治療のための目的とする遺伝子が、治療的遺伝子；治療的抗体又は抗体断片及びゲノム編集酵素等の治療的タンパク質又はペプチドをコードする遺伝子；並びに干渉RNA、ゲノム編集のためのガイドRNA及びエクソンスキップすることができるアンチセンスRNA等の治療的RNAをコードする遺伝子からなる群から選択される、請求項1から3のいずれか一項に記載の医薬組成物。
肺疾患が、肺に影響を与える遺伝性疾患;肺に影響を与える感染症;肺の炎症性疾患又は自己免疫疾患、喘息、慢性閉塞性肺疾患、肺線維症、肺浮腫、肺気腫又は肺高血圧、急性呼吸促迫症候群、塵肺症、間質性肺疾患又はびまん性実質性肺疾患、肺移植拒絶反応の予防並びに新生児及び未熟児における肺の障害又は疾患の予防からなる群から選択される、請求項1から4のいずれか一項に記載の医薬組成物。
肺疾患の遺伝子療法に使用するための、請求項1から5のいずれか一項に記載の医薬組成物。
目的とする遺伝子が、SERPINA3、SERPINA1、MMP、特にMMP1、MMP2及びMMP9、CFTR、SFTPB、SFTPC、ABCA3、CSF2RA、TERT、TERC、SFTPA2、SLC34A2、DKC1、TERC、TERT、TINF2、NF1、TSC1、FLCN、STAT3、HPS1、GBA、SMPD1、SLC7A7、SMAD9、KCNK3並びにCAV1遺伝子からなる群から選択される、請求項１から6のいずれか一項に記載の医薬組成物。
注射、吸入又は気管支肺胞洗浄による投与のための、請求項1から7のいずれか一項に記載の医薬組成物。

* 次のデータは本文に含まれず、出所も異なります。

File: config.mk
export PLATFORM = sky130hd
export DESIGN_NAME = ram_bist_ctrl_flat
export DESIGN_NICKNAME = d
export VERILOG_FILES = /design/src/rtl/ram_bist_ctrl_if.sv /design/src/rtl/ram_bist_ctrl.sv /design/src/flat_wrapper.sv
export SDC_FILE = /design/constraint.sdc
export NUM_CORES = 1
export LEC_CHECK = 0
export ABC_AREA = 1
export CAP_MARGIN = 30
export CORE_ASPECT_RATIO = 0.5
export CORE_MARGIN = 2
export CORE_UTILIZATION = 45
export CTS_CLUSTER_DIAMETER = 80
export CTS_CLUSTER_SIZE = 40
export DETAILED_ROUTE_END_ITERATION = 6
export GPL_ROUTABILITY_DRIVEN = 0
export PLACE_DENSITY = 0.74
export SETUP_SLACK_MARGIN = 0.1
export SLEW_MARGIN = 20
export SYNTH_ARGS = -nofsm -noshare
export SYNTH_HDL_FRONTEND = slang
export SYNTH_SLANG_ARGS = --single-unit
File: constraint.sdc
create_clock -name clk -period 2.3 [get_ports clk]
set_input_delay 0.69 -clock clk [delete_from_list [all_inputs] [get_ports clk]]
set_output_delay 0.69 -clock clk [all_outputs]
set_load 0.01 [all_outputs]
File: src/rtl/ram_bist_ctrl_if.sv
// rtl/ram_bist_ctrl_if.sv - single-port RAM access bus between BIST controller and RAM
interface ram_bist_ctrl_if #(
    parameter int ADDR_WIDTH = 4,
    parameter int DATA_WIDTH = 8
);
    logic                  wr_enb;
    logic                  rd_enb;
    logic [ADDR_WIDTH-1:0] addr;
    logic [DATA_WIDTH-1:0] data_in;
    logic [DATA_WIDTH-1:0] data_out;

    modport master (
        output wr_enb,
        output rd_enb,
        output addr,
        output data_in,
        input  data_out
    );

    modport slave (
        input  wr_enb,
        input  rd_enb,
        input  addr,
        input  data_in,
        output data_out
    );
endinterface

File: src/rtl/ram_bist_ctrl.sv
// rtl/ram_bist_ctrl.sv - March C- built-in self-test controller for a single-port RAM
module ram_bist_ctrl #(
    parameter int ADDR_WIDTH = 4,
    parameter int DATA_WIDTH = 8,
    parameter int ERR_WIDTH  = 8
) (
    input  logic                  clk,
    input  logic                  rst,
    input  logic                  start,
    ram_bist_ctrl_if.master       ram,
    output logic                  busy,
    output logic                  done,
    output logic                  pass,
    output logic [ADDR_WIDTH-1:0] fail_addr,
    output logic [ERR_WIDTH-1:0]  err_count
);

    typedef enum logic [2:0] {
        S_IDLE,
        S_WR,
        S_RD,
        S_CMP,
        S_DONE
    } state_t;

    localparam logic [2:0] LAST_ELEM = 3'd5;

    state_t                state, state_nxt;
    logic [2:0]            elem, elem_nxt;
    logic [ADDR_WIDTH-1:0] addr_q, addr_nxt;
    logic [DATA_WIDTH-1:0] data_q, data_nxt;
    logic [ERR_WIDTH-1:0]  err_nxt;
    logic [ADDR_WIDTH-1:0] fail_nxt;
    logic                  pass_nxt;

    logic                  desc;
    logic                  last_addr;
    logic [2:0]            elem_inc;
    logic                  desc_inc;
    logic [DATA_WIDTH-1:0] exp_pat;
    logic [DATA_WIDTH-1:0] wr_pat_inc;
    logic                  mismatch;
    logic                  advance;

    // Elements 3 and 4 walk downwards; odd elements read P0 and write P1.
    assign desc       = (elem == 3'd3) || (elem == 3'd4);
    assign last_addr  = desc ? (addr_q == '0) : (addr_q == {ADDR_WIDTH{1'b1}});
    assign elem_inc   = elem + 3'd1;
    assign desc_inc   = (elem_inc == 3'd3) || (elem_inc == 3'd4);
    assign exp_pat    = elem[0] ? {DATA_WIDTH{1'b0}} : {DATA_WIDTH{1'b1}};
    assign wr_pat_inc = elem_inc[0] ? {DATA_WIDTH{1'b1}} : {DATA_WIDTH{1'b0}};
    assign mismatch   = (state == S_CMP) && (ram.data_out != exp_pat);

    always_ff @(posedge clk or negedge rst) begin
        if (!rst) begin
            state     <= S_IDLE;
            elem      <= '0;
            addr_q    <= '0;
            data_q    <= '0;
            err_count <= '0;
            fail_addr <= '0;
            pass      <= 1'b0;
        end else begin
            state     <= state_nxt;
            elem      <= elem_nxt;
            addr_q    <= addr_nxt;
            data_q    <= data_nxt;
            err_count <= err_nxt;
            fail_addr <= fail_nxt;
            pass      <= pass_nxt;
        end
    end

    always_comb begin
        state_nxt = state;
        elem_nxt  = elem;
        addr_nxt  = addr_q;
        data_nxt  = data_q;
        err_nxt   = err_count;
        fail_nxt  = fail_addr;
        pass_nxt  = pass;
        advance   = 1'b0;

        case (state)
            S_IDLE: begin
                if (start) begin
                    state_nxt = S_WR;
                    elem_nxt  = '0;
                    addr_nxt  = '0;
                    data_nxt  = '0;
                    err_nxt   = '0;
                    fail_nxt  = '0;
                    pass_nxt  = 1'b0;
                end
            end
            S_WR: advance = 1'b1;
            S_RD: state_nxt = S_CMP;
            S_CMP: begin
                // An empty counter means this is the first miscompare of the run.
                if (mismatch) begin
                    if (err_count == '0) begin
                        fail_nxt = addr_q;
                    end
                    if (!(&err_count)) begin
                        err_nxt = err_count + ERR_WIDTH'(1);
                    end
                end
                if (elem == LAST_ELEM) begin
                    advance = 1'b1;
                end else begin
                    state_nxt = S_WR;
                end
            end
            S_DONE: state_nxt = S_IDLE;
            default: state_nxt = S_IDLE;
        endcase

        if (advance) begin
            if (!last_addr) begin
                addr_nxt  = desc ? (addr_q - ADDR_WIDTH'(1)) : (addr_q + ADDR_WIDTH'(1));
                state_nxt = (elem == 3'd0) ? S_WR : S_RD;
            end else if (elem == LAST_ELEM) begin
                state_nxt = S_DONE;
                pass_nxt  = (err_nxt == '0);
            end else begin
                elem_nxt  = elem_inc;
                addr_nxt  = desc_inc ? {ADDR_WIDTH{1'b1}} : {ADDR_WIDTH{1'b0}};
                data_nxt  = wr_pat_inc;
                state_nxt = S_RD;
            end
        end
    end

    assign ram.wr_enb  = (state == S_WR);
    assign ram.rd_enb  = (state == S_RD);
    assign ram.addr    = addr_q;
    assign ram.data_in = data_q;
    assign busy        = (state == S_WR) || (state == S_RD) || (state == S_CMP);
    assign done        = (state == S_DONE);

endmodule

File: src/flat_wrapper.sv
// flat-port wrapper written by rule: the top's interface ports become plain ports
module ram_bist_ctrl_flat 
#(
    parameter int ADDR_WIDTH = 4,
    parameter int DATA_WIDTH = 8,
    parameter int ERR_WIDTH  = 8
)
  (clk, rst, start, busy, done, pass, fail_addr, err_count, ram_wr_enb, ram_rd_enb, ram_addr, ram_data_in, ram_data_out);
  ram_bist_ctrl_if #(.ADDR_WIDTH(ADDR_WIDTH), .DATA_WIDTH(DATA_WIDTH)) ram_i ();
  input  logic clk;
  input  logic rst;
  input  logic start;
  output logic busy;
  output logic done;
  output logic pass;
  output logic [ADDR_WIDTH-1:0] fail_addr;
  output logic [ERR_WIDTH-1:0] err_count;
  output wire logic [$bits(ram_i.wr_enb)-1:0] ram_wr_enb;
  output wire logic [$bits(ram_i.rd_enb)-1:0] ram_rd_enb;
  output wire logic [$bits(ram_i.addr)-1:0] ram_addr;
  output wire logic [$bits(ram_i.data_in)-1:0] ram_data_in;
  input wire logic [$bits(ram_i.data_out)-1:0] ram_data_out;
  assign ram_wr_enb = ram_i.wr_enb;
  assign ram_rd_enb = ram_i.rd_enb;
  assign ram_addr = ram_i.addr;
  assign ram_data_in = ram_i.data_in;
  assign ram_i.data_out = ram_data_out;
  ram_bist_ctrl #(.ADDR_WIDTH(ADDR_WIDTH), .DATA_WIDTH(DATA_WIDTH), .ERR_WIDTH(ERR_WIDTH)) u_core (.clk(clk), .rst(rst), .start(start), .ram(ram_i), .busy(busy), .done(done), .pass(pass), .fail_addr(fail_addr), .err_count(err_count));
endmodule
==> results.md, run 1 <==
CTS:
- Clock-pin slew was measured on the worst setup and hold paths at roughly 60 ps.
- The TritonCTS clock tree is done.
- The number of sinks handled by clock tree synthesis is 31.
- The clock insertion delay at the later pin of the skew report is between 200 and 300 ps.
- The H-tree was split into 2 levels.
- Counting the buffers created by CTS gives 5.
- The longest clock path from root to sink contains 2 buffers.
- The cell sitting at the root of the clock tree is a clkbuf_8.

Timing:
- The max-slew violation count is 0.
- The sum of negative setup slack is 0 ps.
- The number of hold violations in the final report is 0.
- Setup repair after global routing left no endpoint under its margin.
- In this run the tightest slew margin relative to its limit is 0.726.
- The final worst-path cycle share is 0.930.
- The final number of setup-violating endpoints is 0.
- The maximum clock skew at final layout is 4.23 ps.
- The shortest clock period the worst path allows after layout is between 2000 and 2500 ps.
- At the pin with the least slew margin, the transition time is roughly 400 ps.
- Hold timing on the final database bottoms out at a slack of 491 ps.
- The maximum operating frequency is 467 MHz.

Worst setup path:
- The end of the worst register-to-register path is u_core.ram.addr[3]$_DFF_PN0_.
- The cell class contributing the biggest share of worst-path delay is buffers and inverters.
- The type of origin of the critical path is a register.
- The cell with the largest stage delay on the worst path is clkdlybuf4s50_1.
- The maximum fanout encountered on the critical timing path is 6.
- The worst endpoint data arrival time is 1450 ps.
- The worst setup slack for register-to-register paths is about 240 ps.
- For the worst flop-to-flop path, the logic depth is 11.
- The worst register-to-register path begins at u_core.elem[0]$_DFF_PN0_.
- The critical path is of the register to output port type.
- On the worst path, the slowest cell contributes a delay of 470 ps.
- The signal on the critical path passes through nor2_1 > nor2_1 > clkdlybuf4s50_1.
- The capturing element type of the critical path is an output port.
- Among the stages of the critical path, the cell type that occurs most often is nor2_1.
- The sum of buffers and inverters on the critical path is 1.
- The required time reported for the critical path endpoint is about 1600 ps.

GRT:
- The global-route total usage across every layer is 0.216.
- The via count of the first global-routing pass came to 1733.
- Entering global routing, the biggest net connects 32 pins.
- The first-pass GRT wire length is 7910 um.
- Summed over all layers, the global routing overflow is 0.
- The number of antenna violations at the first check in global routing was 0.

Min path:
- The worst hold path begins at u_core.fail_addr[0]$_DFFE_PN0P_.
- The worst hold path terminates at u_core.fail_addr[0]$_DFFE_PN0P_.
- The number of cells on the worst hold path is 2.
- The min-delay analysis places its worst path in the category register to register.

Drt:
- The mean number of vias per cell is between 5 and 6.
- The average wire per standard cell is 13.0 um.
- The total DRC errors in the routed layout is 0.
- The first-pass detailed-route iteration total is 4.
- The remaining antenna violation count after routing is 0.
- The number of vias after detailed routing is ~1800.
- The detailed router finished its first iteration with 74 violations.
- The final layout contains routed wiring with a total length of between 4000 and 5000 um.

Logic synthesis:
- The sequential fraction of the synthesis area is 0.409.
- The async set-reset flop share out of synthesis is 1.00.
- The post-synthesis cell area is around 1900 sq um.
- The number of warnings reported in the yosys synthesis log is 0.
- The largest family of logic cells by synthesized area is simple AND/OR/NAND/NOR gates.
- Synthesis produced a netlist with a net count of 279.
- The per-instance average area after synthesis is 7.33 sq um.
- Of the total synthesized cell area, the portion taken by XOR and XNOR cells is 0.0138.
- Of the total synthesized cell area, the portion taken by AND, OR, NAND and NOR gates is 0.301.
- The number of flops mapped to enable cells by yosys is 0.
- The count of mapped cells out of synthesis is 259.
- The portion of synthesized area spent on multiplexers is 0.
- Of the post-synthesis cell area, the dominant cell type holds 0.409.
- In the synthesized netlist, the cells that appear most often are 69 x nand2_1, 36 x inv_1, 31 x dfrtp_1.
- Of the total synthesized cell area, the portion taken by full adders, half adders and majority gates is 0.0633.
- The library cell with the highest instance count after synthesis is nand2_1.
- After synthesis, the netlist uses 32 different library cells.
- For this run, the leading register cell type out of synthesis is dfrtp_1.
- The count of state elements after synthesis is 31.
- Summed over all instances, the cell type with the most area after synthesis is dfrtp_1.
- After synthesis, the cell types taking the most area are dfrtp_1 41%, nand2_1 14%, inv_1 7.1%, ha_1 5.3%, nor2_1 4.9%.
- The share of the synthesized area in compound gates (AO/OA/AOI/OAI) is 0.124.

Placement:
- Summed over all nets, the half-perimeter wirelength after detailed placement is 3360 um.
- The number of placed instances with taps included is 352.
- The number of buffers added on ports is 39.

Floorplan:
- During I/O placement, the number of pins put on the boundary was 40.
- For this configuration, the core starts out at a cell density of 0.476.
- The standard cell core area is 3980 sq um.
- The die extent in x is 95.8 um.
- In this run the core area contains 16 standard-cell rows.
- The height of the die is roughly 50 um.
- The overall die area is roughly 4800 sq um.

Finish:
- Excluding fillers, the count of instances in the completed layout stands at 362.
- The final layout net count is 327.
- The area growth from synthesis to layout is 32.4%.
- Of the cells placed in the final design, the portion with a size suffix greater than 1 is 0.117.
- The count of inserted antenna diode cells is 0.

Status:
- The flow ran to the end, and the final reports show no timing, DRC or antenna violations.

Pwr:
- IR analysis of the VDD net gives a maximum drop of between 0.6 and 0.7 mV.
- Summing internal, switching and leakage power gives ~2.6 mW.
- The power density over cell area is 1050 nW/um^2.
- The leakage power is 1.28 nW.

Run:
- The max capacitance violation total is 0.
## layout by cell type (no fill, tap or decap), drive strengths merged, types with 2 or more instances in the layout
cell type | netlist | routed
nor2 | 27 | 27
ha | 8 | 8
nand3 | 19 | 19
buf | 2 | 5
o31ai | 6 | 6
clkbuf | 1 | 5
o211ai | 2 | 2
clkdlybuf4s50 | 0 | 32
inv | 40 | 40
dlymetal6s2s | 0 | 4
nand2 | 72 | 72
a21oi | 5 | 5
dfrtp | 31 | 31
dlygate4sd2 | 0 | 3
nand4 | 4 | 4
o22ai | 2 | 2
clkinv | 1 | 4
xor2 | 2 | 2
o21ai | 24 | 24
nor3 | 8 | 8
## logic make-up (layout without fill, tap and decap cells)
family,count (synthesis),count (layout)
adders and majority gates,9,9
xor gates and xnor gates,3,3
AOI/OAI and AO/OA,41,41
buffers and inverters,44,93
and+or+nand+nor,131,131
DFF,31,31
## stage by stage
stage | utilization | setup WS [ps] | cell area [sq um]
floorplan | - | 417 | 1900
global placement | 0.593 | -52.1 | 2360
finish | 0.631 | 161 | 2510
detailed placement | 0.593 | -102 | 2360
CTS | 0.615 | 129 | 2450
global route | 0.631 | 83.7 | 2510
## routing by layer
| metal | track usage | up-vias | wire length, um |
|---|---|---|---|
| li1 | - | 928 | - |
| met1 | 0.290 | 871 | 2200 |
| met2 | 0.350 | 39 | 2270 |
| met3 | 0.0474 | 4 | 202 |
| met4 | 0.0643 | 0 | 29 |
| met5 | 0 | - | 0 |
## worst min-delay path: cells and delay by family, from the launching register on
kind,cells,cell delay (ps)
flip-flops,1,350
AND/OR/NAND/NOR,1,60
AO/OA/AOI/OAI,1,50
## power by group
group | internal, mW | switching, mW | total (mW)
Clock | 0.207 | 0.203 | 0.410
Combinational | 0.610 | 0.718 | 1.33
Sequential | 0.725 | 0.184 | 0.909
Total | 1.54 | 1.10 | 2.65
## layout make-up
class / instances / area [sq um]
Fill cell: 352 / 1470
Multi-Input combinational cell: 184 / 995
Sequential cell: 31 / 779
Timing Repair Buffer: 44 / 434
Inverter: 41 / 154
Clock buffer: 5 / 68.8
Tap cell: 54 / 67.6
Clock inverter: 3 / 15.0
## worst max-delay path by stage
stage / start / to / slack, ps / depth (start not counted)
after CTS: u_core.state[1]$_DFFE_PN0P_ / busy / 130 / 3
after global placement: ram_data_out[6] / u_core.pass$_DFF_PN0_ / -50 / 11
after detailed placement: ram_data_out[2] / u_core.pass$_DFF_PN0_ / -100 / 11
final: u_core.state[1]$_DFFE_PN0P_ / busy / 160 / 3
after global routing: ram_data_out[0] / u_core.pass$_DFF_PN0_ / 80 / 13
after floorplan: u_core.elem[0]$_DFF_PN0_ / u_core.ram.addr[3]$_DFF_PN0_ / 420 / 11
## registers in the layout, indices dropped and copies added, names as in the netlist
name                cells
u_core.err_count        8
u_core.ram.data_in      8
u_core.fail_addr        4
u_core.ram.addr         4
u_core.elem             3
u_core.state            3
u_core.pass             1
## repair_timing
action,in CTS,in global routing
gates resized for setup,5,14
cloned,0,0
hold buffers,0,0
setup buffers,0,2
pin swaps,0,5
setup endpoints to repair,4,14
Power figures use the tool's default switching activity.
==> run 2: changes to the inputs <==
--- a/config.mk
+++ b/config.mk
@@ -14,6 +14,7 @@
 export CTS_CLUSTER_SIZE = 40
 export DETAILED_ROUTE_END_ITERATION = 6
 export GPL_ROUTABILITY_DRIVEN = 0
+export GPL_TIMING_DRIVEN = 0
 export PLACE_DENSITY = 0.74
 export SETUP_SLACK_MARGIN = 0.1
 export SLEW_MARGIN = 20
==> run 2 against run 1 <==
Net effect: first-iteration DRC count rose by 9.5%; largest cell class unchanged; critical path depth did not move; sequential share of layout area increased by 0.12 points; total power decreased by 0.16%; worst hold slack worse by 32 ps; setup slack lost 8.1 ps; largest power group unchanged.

目的とする遺伝子が、干渉RNA、ゲノム編集のためのガイドRNA及びエクソンスキップすることができるアンチセンスRNA等の治療的RNAをコードし、前記治療的RNAが、SERPINA3、SERPINA1、MMP、特にMMP1、MMP2及びMMP9、CFTR、SFTPB、SFTPC、ABCA3、CSF2RA、TERT、TERC、SFTPA2、SLC34A2、DKC1、TERC、TERT、TINF2、NF1、TSC1、FLCN、STAT3、HPS1、GBA、SMPD1、SLC7A7、SMAD9、KCNK3並びにCAV1遺伝子からなる群から選択される遺伝子を標的とする、請求項1から8のいずれか一項に記載の医薬組成物。